Is This How the Grown-Ups Do It?
Last night a girlfriend of mine took me to a Festival of Trees.
Festival of Trees. It was an event located in the haughty-taughty area of North Carolina known as Pinehurst. If you know anything at all about golf, you might’ve heard of it. If you don’t know anything about golf, all you need to know about Pinehurst is that it’s home to several über prestigious golf clubs and even über-er prestigious-ier multi-million dollar homes.
Needless to say, I don’t find myself frequenting this part of the state very often. But Christie, my girlfriend (that is – friend-who-is-a-girl – not lesbian lover), really wanted to see the Festival of Trees at the Pinehurst Resort, an event that raises money for the Sandhills Children’s Center by displaying and auctioning a multitude of beautifully decorated Christmas trees, wreaths, and other holiday-type décor.

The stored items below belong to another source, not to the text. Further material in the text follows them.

==> config.mk <==
export PLATFORM = sky130hd
export DESIGN_NAME = ssf_status_top
export DESIGN_NICKNAME = d
export VERILOG_FILES = /design/src/rtl/ssf_pkg.sv /design/src/rtl/ssf_flag.sv /design/src/rtl/ssf_data.sv /design/src/rtl/ssf_irq.sv /design/src/rtl/ssf_status_top.sv
export SDC_FILE = /design/constraint.sdc
export NUM_CORES = 1
export LEC_CHECK = 0
export ABC_AREA = 1
export CAP_MARGIN = 40
export CORE_MARGIN = 2
export CORE_UTILIZATION = 46
export CTS_CLUSTER_SIZE = 10
export DETAILED_ROUTE_END_ITERATION = 8
export PLACE_DENSITY = 0.79
export SLEW_MARGIN = 30
export SYNTH_ARGS = -nofsm -noshare
export SYNTH_HDL_FRONTEND = slang
export SYNTH_SLANG_ARGS = --single-unit
export TNS_END_PERCENT = 30
==> constraint.sdc <==
create_clock -name clk_i -period 1.7 [get_ports clk_i]
set_clock_uncertainty 0.15 [all_clocks]
set_input_delay 0.17 -clock clk_i [delete_from_list [all_inputs] [get_ports clk_i]]
set_output_delay 0.17 -clock clk_i [all_outputs]
set_load 0.01 [all_outputs]
==> src/rtl/ssf_pkg.sv <==
package ssf_pkg;
  typedef enum logic [1:0] {
    A_STAT = 2'd0,
    A_CTRL = 2'd1,
    A_RXD  = 2'd2,
    A_TXD  = 2'd3
  } ssf_addr_e;

  localparam int NFLAG   = 5;
  localparam int FL_CE   = 0;
  localparam int FL_RDRF = 1;
  localparam int FL_TDRE = 2;
  localparam int FL_TEND = 3;
  localparam int FL_ORER = 4;
  localparam int STAT_W  = 8;
  localparam int EN_W    = 3;

  // flag index -> status bit position
  function automatic int stat_pos(input int idx);
    case (idx)
      0:       return 0;
      1:       return 1;
      2:       return 2;
      3:       return 3;
      default: return 6;
    endcase
  endfunction
endpackage

==> src/rtl/ssf_flag.sv <==
module ssf_flag #(
  parameter logic RST_VAL = 1'b0
) (
  input  logic clk_i,
  input  logic rst_ni,
  input  logic set_i,
  input  logic hclr_i,
  input  logic rd_i,
  input  logic wr_i,
  input  logic wbit_i,
  output logic q_o
);
  logic q_q, armed_q, sw_clr;

  assign sw_clr = wr_i & ~wbit_i & armed_q;
  assign q_o    = q_q;

  always_ff @(posedge clk_i or negedge rst_ni) begin
    if (!rst_ni) begin
      q_q     <= RST_VAL;
      armed_q <= 1'b0;
    end else begin
      // set wins over any clear
      if (set_i)                q_q <= 1'b1;
      else if (hclr_i | sw_clr) q_q <= 1'b0;
      if (wr_i)                 armed_q <= 1'b0;
      else if (rd_i && q_q)     armed_q <= 1'b1;
      else if (!q_q)            armed_q <= 1'b0;
    end
  end
endmodule

==> src/rtl/ssf_data.sv <==
module ssf_data #(
  parameter int DATA_W = 8
) (
  input  logic              clk_i,
  input  logic              rst_ni,
  input  logic              rx_load_i,
  input  logic [DATA_W-1:0] rx_byte_i,
  input  logic              tx_wr_i,
  input  logic [DATA_W-1:0] wdata_i,
  output logic [DATA_W-1:0] rdr_o,
  output logic [DATA_W-1:0] tdr_o
);
  always_ff @(posedge clk_i or negedge rst_ni) begin
    if (!rst_ni) begin
      rdr_o <= '0;
      tdr_o <= '0;
    end else begin
      if (rx_load_i) rdr_o <= rx_byte_i;
      if (tx_wr_i)   tdr_o <= wdata_i;
    end
  end
endmodule

==> src/rtl/ssf_irq.sv <==
module ssf_irq
  import ssf_pkg::*;
#(
  parameter int EN_BITS = EN_W
) (
  input  logic               clk_i,
  input  logic               rst_ni,
  input  logic               wr_i,
  input  logic [EN_BITS-1:0] wdata_i,
  input  logic [NFLAG-1:0]   flag_i,
  output logic [EN_BITS-1:0] en_o,
  output logic               irq_tx_o,
  output logic               irq_rx_o,
  output logic               irq_ovr_o,
  output logic               irq_conf_o
);
  always_ff @(posedge clk_i or negedge rst_ni) begin
    if (!rst_ni)   en_o <= '0;
    else if (wr_i) en_o <= wdata_i;
  end

  assign irq_tx_o   = en_o[2] & flag_i[FL_TDRE];
  assign irq_rx_o   = en_o[1] & flag_i[FL_RDRF];
  assign irq_ovr_o  = en_o[1] & flag_i[FL_ORER];
  assign irq_conf_o = en_o[0] & flag_i[FL_CE];
endmodule
[src/rtl/qdac_chan.sv]
module qdac_chan #(
  parameter int CODE_W = 16,
  parameter int CNT_W  = 10
) (
  input  logic              clk,
  input  logic              rst,
  input  logic              load,
  input  logic              upd,
  input  logic              pd_req,
  input  logic [CODE_W-1:0] data,
  input  logic [CNT_W-1:0]  wake_cycles,
  output logic [CODE_W-1:0] code,
  output logic              pd,
  output logic              settle
);

  logic [CODE_W-1:0] in_q;
  logic [CODE_W-1:0] dac_q;
  logic              pd_q;
  logic [CNT_W-1:0]  cnt_q;
  logic              wake;

  assign wake = upd && pd_q;

  always_ff @(posedge clk) begin
    if (rst) begin
      in_q  <= '0;
      dac_q <= '0;
      pd_q  <= 1'b0;
      cnt_q <= '0;
    end else begin
      if (load) in_q <= data;
      if (upd) begin
        dac_q <= load ? data : in_q;
        pd_q  <= 1'b0;
      end else if (pd_req) begin
        pd_q  <= 1'b1;
      end
      if (wake)               cnt_q <= wake_cycles;
      else if (pd_req)        cnt_q <= '0;
      else if (cnt_q != '0)   cnt_q <= cnt_q - 1'b1;
    end
  end

  assign code   = dac_q;
  assign pd     = pd_q;
  assign settle = (cnt_q != '0);

endmodule
==> config.mk <==
export PLATFORM = sky130hd
export DESIGN_NAME = crc_pixel_merge
export DESIGN_NICKNAME = d
export VERILOG_FILES = /design/src/rtl/crcpix_pkg.sv /design/src/rtl/crc10_step.sv /design/src/rtl/pair_crc.sv /design/src/rtl/crc_pixel_merge.sv
export SDC_FILE = /design/constraint.sdc
export NUM_CORES = 1
export LEC_CHECK = 0
export BUFFER_PORTS_ARGS = -buffer_cell sky130_fd_sc_hd__buf_4
export CAP_MARGIN = 20
export CORE_MARGIN = 1.5
export CORE_UTILIZATION = 51
export DETAILED_ROUTE_END_ITERATION = 8
export PLACE_DENSITY = 0.82
export SLEW_MARGIN = 40
export SYNTH_ARGS = -nofsm -noshare
export SYNTH_HDL_FRONTEND = slang
export SYNTH_SLANG_ARGS = --single-unit
==> constraint.sdc <==
create_clock -name clk -period 3.52 [get_ports clk]
set_clock_uncertainty 0.15 [all_clocks]
set_input_delay 0.704 -clock clk [delete_from_list [all_inputs] [get_ports clk]]
set_output_delay 0.704 -clock clk [all_outputs]
set_load 0.05 [all_outputs]
==> src/rtl/crcpix_pkg.sv <==
package crcpix_pkg;
    typedef enum logic [1:0] {
        ST_IDLE     = 2'd0,
        ST_EMIT_B   = 2'd1,
        ST_EMIT_CRC = 2'd2
    } emit_state_t;
endpackage

==> src/rtl/crc10_step.sv <==
// One full-width checksum update: all pixel bits folded in one cycle,
// MSB first, as an unrolled chain of single-bit divisions.
module crc10_step #(
    parameter int          W    = 10,
    parameter logic [W-1:0] POLY = 10'h24F
) (
    input  logic [W-1:0] crc_in,
    input  logic [W-1:0] pix,
    output logic [W-1:0] crc_out
);
    logic [W-1:0] chain [0:W];

    assign chain[0] = crc_in;

    for (genvar i = 0; i < W; i++) begin : g_bit
        logic fb;
        assign fb = pix[W-1-i] ^ chain[i][W-1];
        assign chain[i+1] = {chain[i][W-2:0], 1'b0} ^ (fb ? POLY : '0);
    end

    assign crc_out = chain[W];
endmodule

==> src/rtl/pair_crc.sv <==
// Next checksum after one accepted pair: seeds on line start, then
// folds the B sample when it is present.
module pair_crc #(
    parameter int          W    = 10,
    parameter logic [W-1:0] POLY = 10'h24F
) (
    input  logic [W-1:0] crc_q,
    input  logic [W-1:0] a_pix,
    input  logic [W-1:0] b_pix,
    input  logic         seed,
    input  logic         use_b,
    output logic [W-1:0] crc_next
);
    logic [W-1:0] a_step;
    logic [W-1:0] after_a;
    logic [W-1:0] b_step;

    crc10_step #(.W(W), .POLY(POLY)) i_step_a (
        .crc_in (crc_q),
        .pix    (a_pix),
        .crc_out(a_step)
    );

    assign after_a = seed ? a_pix : a_step;

    crc10_step #(.W(W), .POLY(POLY)) i_step_b (
        .crc_in (after_a),
        .pix    (b_pix),
        .crc_out(b_step)
    );

    assign crc_next = use_b ? b_step : after_a;
endmodule

==> src/rtl/crc_pixel_merge.sv <==
module crc_pixel_merge #(
    parameter int             PIX_W = 10,
    parameter logic [PIX_W-1:0] POLY  = 10'h24F
) (
    input  logic             clk,
    input  logic             rst,
    input  logic [PIX_W-1:0] a_data,
    input  logic [PIX_W-1:0] b_data,
    input  logic             a_valid,
    input  logic             b_valid,
    input  logic             line_start,
    input  logic             line_end,
    input  logic             crc_en,
    output logic             in_ready,
    output logic [PIX_W-1:0] out_data,
    output logic             out_valid,
    output logic             out_is_crc
);
    import crcpix_pkg::*;

    emit_state_t      state_q, state_d;
    logic [PIX_W-1:0] b_hold_q;
    logic [PIX_W-1:0] crc_q;
    logic [PIX_W-1:0] crc_next;
    logic             line_crc_q;
    logic             crc_pend_q;
    logic             accept;
    logic             crc_on;
    logic             append;

    assign in_ready = (state_q == ST_IDLE);
    assign accept   = a_valid && in_ready;
    assign crc_on   = line_start ? crc_en : line_crc_q;
    assign append   = line_end && crc_on;

    pair_crc #(.W(PIX_W), .POLY(POLY)) i_pair_crc (
        .crc_q   (crc_q),
        .a_pix   (a_data),
        .b_pix   (b_data),
        .seed    (line_start),
        .use_b   (b_valid),
        .crc_next(crc_next)
    );

    // next-state logic
    always_comb begin
        state_d = state_q;
        unique case (state_q)
            ST_IDLE: begin
                if (accept) begin
                    if (b_valid)     state_d = ST_EMIT_B;
                    else if (append) state_d = ST_EMIT_CRC;
                    else             state_d = ST_IDLE;
                end
            end
            ST_EMIT_B:   state_d = crc_pend_q ? ST_EMIT_CRC : ST_IDLE;
            ST_EMIT_CRC: state_d = ST_IDLE;
            default:     state_d = ST_IDLE;
        endcase
    end

    // state register
    always_ff @(posedge clk) begin
        if (rst) state_q <= ST_IDLE;
        else     state_q <= state_d;
    end

    // line datapath: checksum, held B sample, captured enable
    always_ff @(posedge clk) begin
        if (rst) begin
            crc_q      <= '0;
            b_hold_q   <= '0;
            line_crc_q <= 1'b0;
            crc_pend_q <= 1'b0;
        end else if (accept) begin
            crc_q      <= crc_next;
            b_hold_q   <= b_data;
            crc_pend_q <= append;
            if (line_start) line_crc_q <= crc_en;
        end
    end

    // registered outputs
    always_ff @(posedge clk) begin
        if (rst) begin
            out_valid  <= 1'b0;
            out_is_crc <= 1'b0;
            out_data   <= '0;
        end else begin
            unique case (state_q)
                ST_IDLE: begin
                    out_valid  <= accept;
                    out_is_crc <= 1'b0;
                    out_data   <= accept ? a_data : '0;
                end
                ST_EMIT_B: begin
                    out_valid  <= 1'b1;
                    out_is_crc <= 1'b0;
                    out_data   <= b_hold_q;
                end
                ST_EMIT_CRC: begin
                    out_valid  <= 1'b1;
                    out_is_crc <= 1'b1;
                    out_data   <= crc_q;
                end
                default: begin
                    out_valid  <= 1'b0;
                    out_is_crc <= 1'b0;
                    out_data   <= '0;
                end
            endcase
        end
    end
endmodule

* Word-level counts from Yosys, hierarchy flattened
Index checks and enable logic that the tools add are counted.
Cells by class: $add $sub $neg 0, multiply operators 0, div/mod/pow operators 0, $lt $le $gt $ge 0, equality and inequality tests 3, shift-type cells 0, multiplexer cells 32, bitwise operators 40, reductions and logical operators 4
Operator list (count):
- $mux 10 | 23
- $xor 10x10->10 | 20
- $pmux 10 s3 | 1
- $xor 1x1->1 | 20
- $mux 2 | 4
- $pmux 2 s2 | 1
- $eq 2x1->1 const B | 1
- $eq 2x2->1 const B | 1
- $logic_and 1x1->1 | 2
- $logic_not 2->1 | 1
- $mux 1 | 2
- $ne 2x1->1 const B | 1
- $pmux 1 s2 | 1
- $reduce_or 2->1 | 1
Storage, ports and cells: flip-flop bits (word level) 36, bits in latches 0, memory bits (writable) 0, memory bits (read-only) 0, input bits 27, output and inout bits 13, word-level logic and storage cells 87, memories kept 0

* Logic depth before layout (Yosys ltp)
word-level depth 62, mapped depth 10, depth with buffers taken out 10

* By module
A second synthesis with hierarchy kept.
Second synthesis, totals: cell total of the unflattened synthesis 243, area, all modules 2499.9 µm²
Modules (own cells, without submodules):
- crc_pixel_merge | times used 1, cells an instance 155, area each 1357.6 µm², sequential area each 720.7 µm²
- crc10_step | times used 2, cells an instance 33, area each 431.7 µm², sequential area each 0.0 µm²
- pair_crc | times used 1, cells an instance 22, area each 279.0 µm², sequential area each 0.0 µm²

* Least setup slack after synthesis
No wires, ideal clock.
kind input port to flip-flop, start input a_data[1], end register crc_q[0], library setup time 0.078 ns, arrival time 3.248 ns, data required time 3.292 ns, setup slack 0.044 ns, stages 10, path buffers 0, path through xor2_1 > xnor3_1 > xor3_1 > mux2i_1 > xor2_1 > xnor3_2 > xnor2_1 > xnor2_1 > a21oi_1 > nor3_1
On the way: cells in the longest elaborated chain, start to end 38
RTL lines:
- from (decl) | line crc_pixel_merge.sv:7 | input logic [PIX_W-1:0] a_data,
- $xor 1x1->1 | line crc10_step.sv:17 | assign fb = pix[W-1-i] ^ chain[i][W-1];
- $mux 10 | line crc10_step.sv:18 | assign chain[i+1] = {chain[i][W-2:0], 1'b0} ^ (fb ? POLY : '0);
- $xor 10x10->10 | line crc10_step.sv:18
- $xor 1x1->1 | line crc10_step.sv:17
- $mux 10 | line crc10_step.sv:18
- $xor 10x10->10 | line crc10_step.sv:18
- $mux 10 (*) | line pair_crc.sv:24 | assign after_a = seed ? a_pix : a_step;
- $xor 1x1->1 | line crc10_step.sv:17
- [... 22 more ...]
- $xor 10x10->10 | line crc10_step.sv:18
- $xor 1x1->1 | line crc10_step.sv:17
- $mux 10 | line crc10_step.sv:18
- $xor 10x10->10 | line crc10_step.sv:18
- $xor 1x1->1 | line crc10_step.sv:17
- $mux 10 | line crc10_step.sv:18
- $xor 10x10->10 | line crc10_step.sv:18
- $mux 10 (*) | line pair_crc.sv:32 | assign crc_next = use_b ? b_step : after_a;
- to (signal assigned) | line crc_pixel_merge.sv:76 | crc_q <= crc_next;
- to (decl) | line crc_pixel_merge.sv:23 | logic [PIX_W-1:0] crc_q;
Mark *: on every way between the ends. The rest lies on a longest branch, timed or not. A chain may end at the register's enable or synchronous reset.

* Worst setup path in the final report
start input a_data[2], end register crc_q[2]
On the way: cells in the longest elaborated chain, start to end 41
RTL lines (line):
- $xor 1x1->1 | crc10_step.sv:17
- $mux 10 | crc10_step.sv:18
- $xor 10x10->10 | crc10_step.sv:18
- $xor 1x1->1 | crc10_step.sv:17
- $mux 10 | crc10_step.sv:18
- $xor 10x10->10 | crc10_step.sv:18
- $xor 1x1->1 | crc10_step.sv:17
- $mux 10 | crc10_step.sv:18
- [... 25 more ...]
- $xor 10x10->10 | crc10_step.sv:18
- $xor 1x1->1 | crc10_step.sv:17
- $mux 10 | crc10_step.sv:18
- $xor 10x10->10 | crc10_step.sv:18
- $xor 1x1->1 | crc10_step.sv:17
- $mux 10 | crc10_step.sv:18
- $xor 10x10->10 | crc10_step.sv:18
- $mux 10 (*) | pair_crc.sv:32
Marked as above.
==> config.mk <==
export PLATFORM = sky130hd
export DESIGN_NAME = adc_sampler
export DESIGN_NICKNAME = d
export VERILOG_FILES = /design/src/rtl/adc_sampler.sv
export SDC_FILE = /design/constraint.sdc
export NUM_CORES = 1
export LEC_CHECK = 0
export ABC_AREA = 1
export ABC_CLOCK_PERIOD_IN_PS = 3900
export BUFFER_PORTS_ARGS = -buffer_cell sky130_fd_sc_hd__buf_2
export CORE_ASPECT_RATIO = 1.2
export CORE_UTILIZATION = 25
export DETAILED_ROUTE_END_ITERATION = 7
export PLACE_DENSITY = 0.51
export RECOVER_POWER = 100
export SETUP_SLACK_MARGIN = 0.4
export SLEW_MARGIN = 30
export SYNTH_ARGS = -nofsm -noshare
export SYNTH_HDL_FRONTEND = slang
export SYNTH_SLANG_ARGS = --single-unit
==> constraint.sdc <==
create_clock -name clk -period 3.9 [get_ports clk]
set_clock_uncertainty 0.1 [all_clocks]
set_input_delay 0.78 -clock clk [delete_from_list [all_inputs] [get_ports clk]]
set_output_delay 0.78 -clock clk [all_outputs]
set_load 0.05 [all_outputs]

My social activity list hasn’t exactly been bursting as of late, and although I (needless to say) don’t feel like an “insider” in Pinehurst, I was already jumping at the chance to go out. Plus I heard there’d be wine. So I put on my bestest pair of jeans (the dark-ish ones that only have a few frays along the bottom but fit so perfectly that no one really cares about a couple of love frays anyway, right?), a white button-up shirt, black boots with heels, my gaudy-but-beloved Ganesh necklace, and a pair of diamond stud earrings – it IS Pinehurst, afterall. People there dress up.
When we arrived at the resort, I felt… um… a little out of place.
Photo courtesy of Pinehurst.com.
After wandering down an immaculate hallway with no less than what I estimate to be 5,837 white columns and 432 gold and crystal chandeliers, we stumbled into a bar area full of women in ball gowns and men in tuxedos. Dear God, this can’t be the right place.
We ambled down another hallway and a set of stairs, and there, finally, was the Festival of Trees. We still might have been the only people wearing jeans, but at least we were no longer in Tuxedo Ally. Like any good friend of mine would, Christie steered us immediately towards the cash bar so we could each get a glass of wine. While we knew we wouldn’t be able to afford any of the $300-$6,000 auction packages, a glass of cabernet was certainly not beyond our budget. Even in Pinehurst. And hey – it was for the children.
I’m not the type of person to spend a lot of money on holiday décor – hell, I don’t spend a lot of money on regular décor since I prefer to surround myself with photos or art that I love and acquire over time. But I did enjoy looking at all of the creative tree ideas. They had everything from under-the-sea themed trees to trees made entirely of wine bottles (my kind of tree).
Blurry photo courtesy of my phone’s camera.
I also came away with an interesting ornament idea that I could easily make myself – and let’s face it – already have the major component on-hand:
Blurry photo courtesy of my phone’s camera and 1.4 glasses of wine on an empty stomach.
After an hour of
counting the number of Mr. Rodgers sweaters that crossed our path looking at decorations and well into our second glass of wine, Christie asked me to hold her glass while she used the ladies’ room. So there I was, in a semi-buzzed happy place and double-fisting some ruby red while hoping no one noticed the button dangling from one precarious string off the sleeve of my peacoat, when a guy in a suit and tie approached me with a big smile and a jovial, “Where do I know you from?!”
“Um… maybe around Fayetteville?” He seemed nice, late 20’s, and it was entirely possible we’d met somewhere, though I seriously doubted we swam in the same social pools.
“No, that’s impossible. I never go out.”
“Or, if I do go out,” he continued, “I usually get way too plastered to remember anyone I meet.”
I gave the appropriate on-cue laugh and tried to figure out where we possibly could have met. Eventually he asked if my husband and I lived in the area, and I explained that we lived in a town about 45 minutes away. He seemed flustered for a second, but quickly recovered and mumbled something to the effect of, “Well, I’m still not going to pass this up. Here’s my card. Call me if you ever want to get together.” And with a smile, he was off.
I was stunned.
Was I just hit on? By a person in a suit with a grown-up business card?
I know, I know. I should have realized this from the very beginning, but the approach, while completely cliché, was so convincing! Is my cluelessness a result of the fact that I’ve been off the market for almost 8 years, or is it simply because I’m used to the forward, abrasive drunk guy at a bar asking my boobs if they want to go home with him tonight – not the guy with a suit and a business card, for crying out loud.
And here I thought the fact that I almost never get carded anymore was the only major indicator that I am, in fact, getting older.
For what it’s worth, I have the number for an apparently-eligible Assistant Golf Professional with an airtight approach if any of you single ladies out there are interested.